Problem details — Set down the lines below exactly as they stand, please. Go from the first through the one containing "set_clock_uncertainty 0.1 [all_clocks]".

════

<file path="config.mk">
export PLATFORM = sky130hd
export DESIGN_NAME = totp_fob_core
export DESIGN_NICKNAME = d
export VERILOG_FILES = /design/src/rtl/totp_fob_core.sv
export SDC_FILE = /design/constraint.sdc
export NUM_CORES = 1
export LEC_CHECK = 0
export CORE_MARGIN = 2
export CORE_UTILIZATION = 53
export CTS_BUF_LIST = sky130_fd_sc_hd__clkbuf_4
export DETAILED_ROUTE_END_ITERATION = 6
export PLACE_DENSITY_LB_ADDON = 0.25
export SYNTH_ARGS = -nofsm -noshare
export SYNTH_HDL_FRONTEND = slang
export SYNTH_SLANG_ARGS = --single-unit
</file>
<file path="constraint.sdc">
create_clock -name sysclk -period 5.8 [get_ports sysclk]
set_clock_uncertainty 0.1 [all_clocks]
set_input_delay 1.16 -clock sysclk [delete_from_list [all_inputs] [get_ports sysclk]]
set_output_delay 1.16 -clock sysclk [all_outputs]
set_load 0.005 [all_outputs]
</file>
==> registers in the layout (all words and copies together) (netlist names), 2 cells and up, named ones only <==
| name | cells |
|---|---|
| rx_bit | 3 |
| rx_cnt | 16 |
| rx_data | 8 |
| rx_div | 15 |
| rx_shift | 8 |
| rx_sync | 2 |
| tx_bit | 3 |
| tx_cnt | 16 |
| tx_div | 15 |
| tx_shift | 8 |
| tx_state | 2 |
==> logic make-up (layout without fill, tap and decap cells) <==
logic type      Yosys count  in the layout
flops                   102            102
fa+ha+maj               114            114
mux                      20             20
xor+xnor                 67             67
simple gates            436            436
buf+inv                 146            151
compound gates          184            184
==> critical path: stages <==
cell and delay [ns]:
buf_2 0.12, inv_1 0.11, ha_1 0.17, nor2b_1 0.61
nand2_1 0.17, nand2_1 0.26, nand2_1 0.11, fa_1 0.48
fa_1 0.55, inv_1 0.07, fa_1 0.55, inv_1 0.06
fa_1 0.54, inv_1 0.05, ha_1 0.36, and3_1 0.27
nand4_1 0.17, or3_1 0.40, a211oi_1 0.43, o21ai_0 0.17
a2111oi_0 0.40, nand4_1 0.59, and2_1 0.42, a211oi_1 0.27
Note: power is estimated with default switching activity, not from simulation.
--- src/rtl/unibus_pkg.sv ---
// ============================================================================
// Module      : unibus_pkg
// Description : Shared types and helpers for the unidirectional bus family.
// Revision    : 1.0 - initial release
// ============================================================================
`default_nettype none

package unibus_pkg;

    typedef enum logic [0:0] {
        ST_EMPTY = 1'b0,
        ST_FULL  = 1'b1
    } state_e;

    // Next source index with wrap-around.
    function automatic int next_idx(input int idx, input int n);
        return (idx + 1 >= n) ? 0 : idx + 1;
    endfunction

endpackage

`default_nettype wire

--- src/rtl/unibus_rr_arbiter.sv ---
// ============================================================================
// Module      : rr_arbiter
// Description : Round-robin arbiter; searches from ptr+1 upward with wrap.
// Revision    : 1.0 - initial release
// ============================================================================
`default_nettype none

module rr_arbiter
    import unibus_pkg::*;
#(
    parameter int NSRC  = 4,
    parameter int SRC_W = $clog2(NSRC)
) (
    input  logic [NSRC-1:0]  req,
    input  logic [SRC_W-1:0] ptr,
    input  logic             en,
    output logic [NSRC-1:0]  grant,
    output logic [SRC_W-1:0] idx
);

    logic             w_found;
    logic [SRC_W-1:0] w_cand;

    always_comb begin
        w_found = 1'b0;
        idx     = '0;
        w_cand  = ptr;
        for (int k = 0; k < NSRC; k++) begin
            w_cand = SRC_W'(next_idx(int'(w_cand), NSRC));
            if (!w_found && req[w_cand]) begin
                w_found = 1'b1;
                idx     = w_cand;
            end
        end
    end

    always_comb begin
        grant = '0;
        for (int i = 0; i < NSRC; i++) begin
            grant[i] = en && w_found && (int'(idx) == i);
        end
    end

endmodule

`default_nettype wire

--- src/rtl/unibus_arbiter.sv ---
// ============================================================================
// Module      : unibus_arbiter
// Description : N-source round-robin arbitrated bus with one holding register.
//               Optional even parity output enabled by UNIBUS_PARITY_EN.
// Revision    : 1.0 - initial release
// ============================================================================
`default_nettype none

module unibus_arbiter
    import unibus_pkg::*;
#(
    parameter int WIDTH = 4,
    parameter int NSRC  = 4,
    localparam int SRC_W = $clog2(NSRC)
) (
    input  logic                    clk,
    input  logic                    rst_n,
    input  logic [NSRC-1:0]         src_valid,
    input  logic [NSRC*WIDTH-1:0]   src_data,
    output logic [NSRC-1:0]         src_ready,
    input  logic                    bus_enable,
    output logic                    bus_valid,
    output logic [WIDTH-1:0]        bus_data,
    output logic [SRC_W-1:0]        bus_src,
    input  logic                    bus_ready
`ifdef UNIBUS_PARITY_EN
    ,
    output logic                    bus_par
`endif
);

    state_e           r_state;
    logic [WIDTH-1:0] r_data;
    logic [SRC_W-1:0] r_src;
    logic [SRC_W-1:0] r_ptr;

    logic             w_pop;
    logic             w_load;
    logic [SRC_W-1:0] w_idx;
    logic [WIDTH-1:0] w_word;

    assign bus_valid = (r_state == ST_FULL);
    assign bus_data  = r_data;
    assign bus_src   = r_src;

    assign w_pop  = bus_valid & bus_ready;
    // rst_n gates the grant so no source sees src_ready while reset is held.
    assign w_load = rst_n & bus_enable & (|src_valid) & (~bus_valid | bus_ready);

    rr_arbiter #(
        .NSRC  (NSRC),
        .SRC_W (SRC_W)
    ) u_arb (
        .req   (src_valid),
        .ptr   (r_ptr),
        .en    (w_load),
        .grant (src_ready),
        .idx   (w_idx)
    );

    assign w_word = src_data[int'(w_idx)*WIDTH +: WIDTH];

    always_ff @(posedge clk or negedge rst_n) begin
        if (!rst_n) begin
            r_state <= ST_EMPTY;
            r_data  <= '0;
            r_src   <= '0;
            r_ptr   <= SRC_W'(NSRC - 1);
        end else if (w_load) begin
            r_state <= ST_FULL;
            r_data  <= w_word;
            r_src   <= w_idx;
            r_ptr   <= w_idx;
        end else if (w_pop) begin
            r_state <= ST_EMPTY;
            r_data  <= '0;
            r_src   <= '0;
        end
    end

`ifdef UNIBUS_PARITY_EN
    logic r_par;

    always_ff @(posedge clk or negedge rst_n) begin
        if (!rst_n) begin
            r_par <= 1'b0;
        end else if (w_load) begin
            r_par <= ^w_word;
        end else if (w_pop) begin
            r_par <= 1'b0;
        end
    end

    assign bus_par = r_par;
`endif

endmodule

`default_nettype wire
--- src/rtl/md_pad_responder.sv ---
// md_pad_responder: the pad side of the Mega Drive DB9 protocol. It follows the host's TH select
// line, counts TH-low pulses for the 6-button sequence and drives active-low data pins from btn.
module md_pad_responder #(
  parameter int SIX_BUTTON     = 1,
  parameter int TIMEOUT_CYCLES = 60000
) (
  input  logic        clk_sys,
  input  logic        reset_n,
  input  logic        th_in,
  input  logic [11:0] btn,
  output logic [5:0]  pad_out,
  output logic [2:0]  phase
);

  localparam int TW = $clog2(TIMEOUT_CYCLES + 1);
  localparam logic [TW-1:0] TIMER_TERM = TW'(TIMEOUT_CYCLES - 1);

  typedef enum logic [2:0] {
    PH0 = 3'd0,
    PH1 = 3'd1,
    PH2 = 3'd2,
    PH3 = 3'd3,
    PH4 = 3'd4
  } phase_e;

  logic          th_meta_r;
  logic          th_sync_r;
  logic          th_dly_r;
  logic          fall_s;
  logic          rise_s;
  phase_e        phase_r;
  phase_e        phase_nxt_s;
  logic [TW-1:0] timer_r;
  logic [TW-1:0] timer_nxt_s;
  logic [5:0]    map_s;
  logic [5:0]    pad_r;

  // TH synchroniser plus one delay stage; all preset high so reset release never looks like a fall.
  always_ff @(posedge clk_sys or negedge reset_n) begin
    if (!reset_n) begin
      th_meta_r <= 1'b1;
      th_sync_r <= 1'b1;
      th_dly_r  <= 1'b1;
    end else begin
      th_meta_r <= th_in;
      th_sync_r <= th_meta_r;
      th_dly_r  <= th_sync_r;
    end
  end

  assign fall_s = th_dly_r & ~th_sync_r;
  assign rise_s = ~th_dly_r & th_sync_r;

  // Phase counter and idle timer registers.
  always_ff @(posedge clk_sys or negedge reset_n) begin
    if (!reset_n) begin
      phase_r <= PH0;
      timer_r <= '0;
    end else begin
      phase_r <= phase_nxt_s;
      timer_r <= timer_nxt_s;
    end
  end

  // Next phase/timer: a TH edge always beats the timeout, and the timer idles at zero in phase 0.
  always_comb begin
    phase_nxt_s = phase_r;
    timer_nxt_s = timer_r;
    if (SIX_BUTTON != 0) begin
      if (fall_s) begin
        timer_nxt_s = '0;
        case (phase_r)
          PH0:     phase_nxt_s = PH1;
          PH1:     phase_nxt_s = PH2;
          PH2:     phase_nxt_s = PH3;
          PH3:     phase_nxt_s = PH4;
          PH4:     phase_nxt_s = PH1;
          default: phase_nxt_s = PH1;
        endcase
      end else if (rise_s) begin
        timer_nxt_s = '0;
      end else if (phase_r == PH0) begin
        timer_nxt_s = '0;
      end else if (timer_r == TIMER_TERM) begin
        phase_nxt_s = PH0;
        timer_nxt_s = '0;
      end else begin
        timer_nxt_s = timer_r + TW'(1);
      end
    end else begin
      phase_nxt_s = PH0;
      timer_nxt_s = '0;
    end
  end

  // Positive-logic pin map selected by the synchronised TH level and the current phase.
  always_comb begin
    map_s = 6'b000000;
    if (th_sync_r) begin
      if (phase_r == PH3) begin
        map_s = {btn[5], btn[4], btn[8], btn[9], btn[10], btn[11]};
      end else begin
        map_s = {btn[5], btn[4], btn[0], btn[1], btn[2], btn[3]};
      end
    end else begin
      case (phase_r)
        PH3:     map_s = {btn[7], btn[6], 4'b0000};
        PH4:     map_s = {btn[7], btn[6], 4'b1111};
        default: map_s = {btn[7], btn[6], 2'b00, btn[2], btn[3]};
      endcase
    end
  end

  // Output register; pins are active low and idle released.
  always_ff @(posedge clk_sys or negedge reset_n) begin
    if (!reset_n) begin
      pad_r <= 6'h3F;
    end else begin
      pad_r <= ~map_s;
    end
  end

  assign pad_out = pad_r;
  assign phase   = phase_r;

endmodule
<file path="config.mk">
export PLATFORM = sky130hd
export DESIGN_NAME = alu_arbiter
export DESIGN_NICKNAME = d
export VERILOG_FILES = /design/src/rtl/alu_arbiter.sv
export SDC_FILE = /design/constraint.sdc
export NUM_CORES = 1
export LEC_CHECK = 0
export ABC_AREA = 1
export BUFFER_PORTS_ARGS = -buffer_cell sky130_fd_sc_hd__buf_4
export CORE_AREA = 2 2 122 124
export DETAILED_ROUTE_END_ITERATION = 10
export DIE_AREA = 0 0 124 126
export PLACE_DENSITY = 0.48
export RECOVER_POWER = 50
export SLEW_MARGIN = 10
export SYNTH_ARGS = -nofsm -noshare
export SYNTH_HDL_FRONTEND = slang
export SYNTH_SLANG_ARGS = --single-unit
export TNS_END_PERCENT = 5
</file>
<file path="constraint.sdc">
create_clock -name clk -period 1.9 [get_ports clk]
set_input_delay 0.38 -clock clk [delete_from_list [all_inputs] [get_ports clk]]
set_output_delay 0.38 -clock clk [all_outputs]
set_load 0.02 [all_outputs]
</file>
File: config.mk
export PLATFORM = sky130hd
export DESIGN_NAME = sakebi_eth_rx_framer
export DESIGN_NICKNAME = d
export VERILOG_FILES = /design/src/rtl/sakebi_eth_rx_framer.sv
export SDC_FILE = /design/constraint.sdc
export NUM_CORES = 1
export LEC_CHECK = 0
export BUFFER_PORTS_ARGS = -buffer_cell sky130_fd_sc_hd__buf_4
export CORE_UTILIZATION = 50
export DETAILED_ROUTE_END_ITERATION = 16
export GPL_TIMING_DRIVEN = 0
export HOLD_SLACK_MARGIN = 0.05
export PLACE_DENSITY = 0.73
export SLEW_MARGIN = 10
export SYNTH_ARGS = -nofsm -noshare
export SYNTH_HDL_FRONTEND = slang
export SYNTH_SLANG_ARGS = --single-unit
File: constraint.sdc
create_clock -name i_axis_ACLK -period 4.88 [get_ports i_axis_ACLK]
set_clock_uncertainty 0.2 [all_clocks]
set_input_delay 0.732 -clock i_axis_ACLK [delete_from_list [all_inputs] [get_ports i_axis_ACLK]]
set_output_delay 0.732 -clock i_axis_ACLK [all_outputs]
set_load 0.05 [all_outputs]
File: src/rtl/sakebi_eth_rx_framer.sv
// sakebi_eth_rx_framer
//   Turns the RMII receiver's byte stream (bytes after SFD, no TLAST) into
//   AXI-Stream frames. The frame end is found from a run of idle input cycles.
//   The 4-byte FCS is stripped and checked with CRC-32, and a per-frame error
//   flag is reported on TUSER of the last beat.
//
// Ports
//   i_axis_ACLK      clock; all logic is in this domain
//   i_axis_ARESET    asynchronous, active-high reset
//   i_s_axis_*       input byte stream; TREADY is tied high (no back-pressure)
//   o_m_axis_*       output frame stream; TUSER is meaningful only with TLAST
//   i_m_axis_TREADY  downstream ready
//   o_frame_cnt      good frames, saturating
//   o_err_cnt        bad frames (FCS, runt, overrun), saturating
module sakebi_eth_rx_framer #(
  parameter int GAP_CYCLES = 32,  // idle cycles that end a frame, 4..255
  parameter int DATA_WIDTH = 8    // fixed at 8
) (
  input  logic                  i_axis_ACLK,
  input  logic                  i_axis_ARESET,
  input  logic                  i_s_axis_TVALID,
  output logic                  o_s_axis_TREADY,
  input  logic [DATA_WIDTH-1:0] i_s_axis_TDATA,
  output logic                  o_m_axis_TVALID,
  input  logic                  i_m_axis_TREADY,
  output logic [DATA_WIDTH-1:0] o_m_axis_TDATA,
  output logic                  o_m_axis_TLAST,
  output logic                  o_m_axis_TUSER,
  output logic [15:0]           o_frame_cnt,
  output logic [15:0]           o_err_cnt
);

  localparam logic [31:0] CRC_INIT    = 32'hFFFF_FFFF;
  localparam logic [31:0] CRC_RESIDUE = 32'hDEBB_20E3;
  localparam logic [7:0]  GAP_LAST    = 8'(GAP_CYCLES - 1);

  typedef enum logic [1:0] {ST_IDLE, ST_FILL, ST_STREAM, ST_FLUSH} state_t;

  state_t                     state_reg;
  logic [3:0][DATA_WIDTH-1:0] win_reg;   // [0] newest byte, [3] oldest
  logic [3:0][DATA_WIDTH-1:0] win_next;
  logic [DATA_WIDTH-1:0]      pend_reg;  // oldest byte known not to be FCS
  logic [2:0]                 cnt_reg;
  logic [31:0]                crc_reg;
  logic [7:0]                 gap_reg;
  logic                       ovf_reg;

  logic                  beat;
  logic                  gap_end;
  logic                  out_hold;
  logic                  frame_bad;
  logic                  start_frame;
  logic [31:0]           crc_next;
  logic [31:0]           crc_first;
  logic                  emit;
  logic                  emit_last;
  logic                  emit_user;
  logic [DATA_WIDTH-1:0] emit_data;

  // Reflected CRC-32, one byte per call, LSB first.
  function automatic logic [31:0] crc32_byte(input logic [31:0] crc_in,
                                             input logic [DATA_WIDTH-1:0] data);
    logic [31:0] c;
    c = crc_in ^ 32'(data);
    for (int i = 0; i < DATA_WIDTH; i++)
      c = c[0] ? ((c >> 1) ^ 32'hEDB8_8320) : (c >> 1);
    return c;
  endfunction

  assign o_s_axis_TREADY = 1'b1;
  assign beat            = i_s_axis_TVALID;
  assign crc_next        = crc32_byte(crc_reg, i_s_axis_TDATA);
  assign crc_first       = crc32_byte(CRC_INIT, i_s_axis_TDATA);
  assign gap_end         = !beat && (gap_reg == GAP_LAST);
  assign out_hold        = o_m_axis_TVALID && !i_m_axis_TREADY;
  // A dropped FLUSH beat still counts the frame as bad.
  assign frame_bad       = (crc_reg != CRC_RESIDUE) || ovf_reg || out_hold;
  // A beat in the FLUSH cycle opens the next frame straight away.
  assign start_frame     = beat && (state_reg == ST_IDLE || state_reg == ST_FLUSH);

  // Window shift: the new byte enters at [0], everything else moves one older.
  genvar gi;
  generate
    for (gi = 0; gi < 4; gi++) begin : g_win
      if (gi == 0) begin : g_new
        assign win_next[gi] = i_s_axis_TDATA;
      end else begin : g_old
        assign win_next[gi] = win_reg[gi-1];
      end
    end
  endgenerate

  always_comb begin
    emit      = 1'b0;
    emit_data = pend_reg;
    emit_last = 1'b0;
    emit_user = 1'b0;
    if (state_reg == ST_STREAM && beat) begin
      emit = 1'b1;
    end
    if (state_reg == ST_FLUSH) begin
      emit      = 1'b1;
      emit_last = 1'b1;
      emit_user = frame_bad;
    end
  end

  always_ff @(posedge i_axis_ACLK or posedge i_axis_ARESET) begin
    if (i_axis_ARESET) begin
      state_reg       <= ST_IDLE;
      win_reg         <= '0;
      pend_reg        <= '0;
      cnt_reg         <= '0;
      crc_reg         <= '0;
      gap_reg         <= '0;
      ovf_reg         <= 1'b0;
      o_m_axis_TVALID <= 1'b0;
      o_m_axis_TDATA  <= '0;
      o_m_axis_TLAST  <= 1'b0;
      o_m_axis_TUSER  <= 1'b0;
      o_frame_cnt     <= '0;
      o_err_cnt       <= '0;
    end else begin
      case (state_reg)
        ST_IDLE: begin
        end
        ST_FILL: begin
          if (beat) begin
            win_reg <= win_next;
            crc_reg <= crc_next;
            gap_reg <= '0;
            cnt_reg <= cnt_reg + 3'd1;
            if (cnt_reg == 3'd4) begin
              pend_reg  <= win_reg[3];
              state_reg <= ST_STREAM;
            end
          end else if (gap_end) begin
            // Runt: four bytes or fewer, nothing was emitted.
            if (o_err_cnt != 16'hFFFF) o_err_cnt <= o_err_cnt + 16'd1;
            state_reg <= ST_IDLE;
          end else begin
            gap_reg <= gap_reg + 8'd1;
          end
        end
        ST_STREAM: begin
          if (beat) begin
            pend_reg <= win_reg[3];
            win_reg  <= win_next;
            crc_reg  <= crc_next;
            gap_reg  <= '0;
          end else if (gap_end) begin
            state_reg <= ST_FLUSH;
          end else begin
            gap_reg <= gap_reg + 8'd1;
          end
        end
        ST_FLUSH: begin
          if (frame_bad) begin
            if (o_err_cnt != 16'hFFFF) o_err_cnt <= o_err_cnt + 16'd1;
          end else begin
            if (o_frame_cnt != 16'hFFFF) o_frame_cnt <= o_frame_cnt + 16'd1;
          end
          state_reg <= ST_IDLE;
        end
        default: state_reg <= ST_IDLE;
      endcase

      if (start_frame) begin
        win_reg    <= '0;
        win_reg[0] <= i_s_axis_TDATA;
        cnt_reg    <= 3'd1;
        crc_reg    <= crc_first;
        gap_reg    <= '0;
        ovf_reg    <= 1'b0;
        state_reg  <= ST_FILL;
      end

      // Single output register: a held beat wins over a new emit (which is
      // dropped and flagged); an accepted beat is replaced without loss.
      if (emit) begin
        if (out_hold) begin
          if (!emit_last) ovf_reg <= 1'b1;
        end else begin
          o_m_axis_TVALID <= 1'b1;
          o_m_axis_TDATA  <= emit_data;
          o_m_axis_TLAST  <= emit_last;
          o_m_axis_TUSER  <= emit_user;
        end
      end else if (o_m_axis_TVALID && i_m_axis_TREADY) begin
        o_m_axis_TVALID <= 1'b0;
        o_m_axis_TDATA  <= '0;
        o_m_axis_TLAST  <= 1'b0;
        o_m_axis_TUSER  <= 1'b0;
      end
    end
  end

endmodule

════

Solution to this exercise —
<file path="config.mk">
export PLATFORM = sky130hd
export DESIGN_NAME = totp_fob_core
export DESIGN_NICKNAME = d
export VERILOG_FILES = /design/src/rtl/totp_fob_core.sv
export SDC_FILE = /design/constraint.sdc
export NUM_CORES = 1
export LEC_CHECK = 0
export CORE_MARGIN = 2
export CORE_UTILIZATION = 53
export CTS_BUF_LIST = sky130_fd_sc_hd__clkbuf_4
export DETAILED_ROUTE_END_ITERATION = 6
export PLACE_DENSITY_LB_ADDON = 0.25
export SYNTH_ARGS = -nofsm -noshare
export SYNTH_HDL_FRONTEND = slang
export SYNTH_SLANG_ARGS = --single-unit
</file>
<file path="constraint.sdc">
create_clock -name sysclk -period 5.8 [get_ports sysclk]
set_clock_uncertainty 0.1 [all_clocks]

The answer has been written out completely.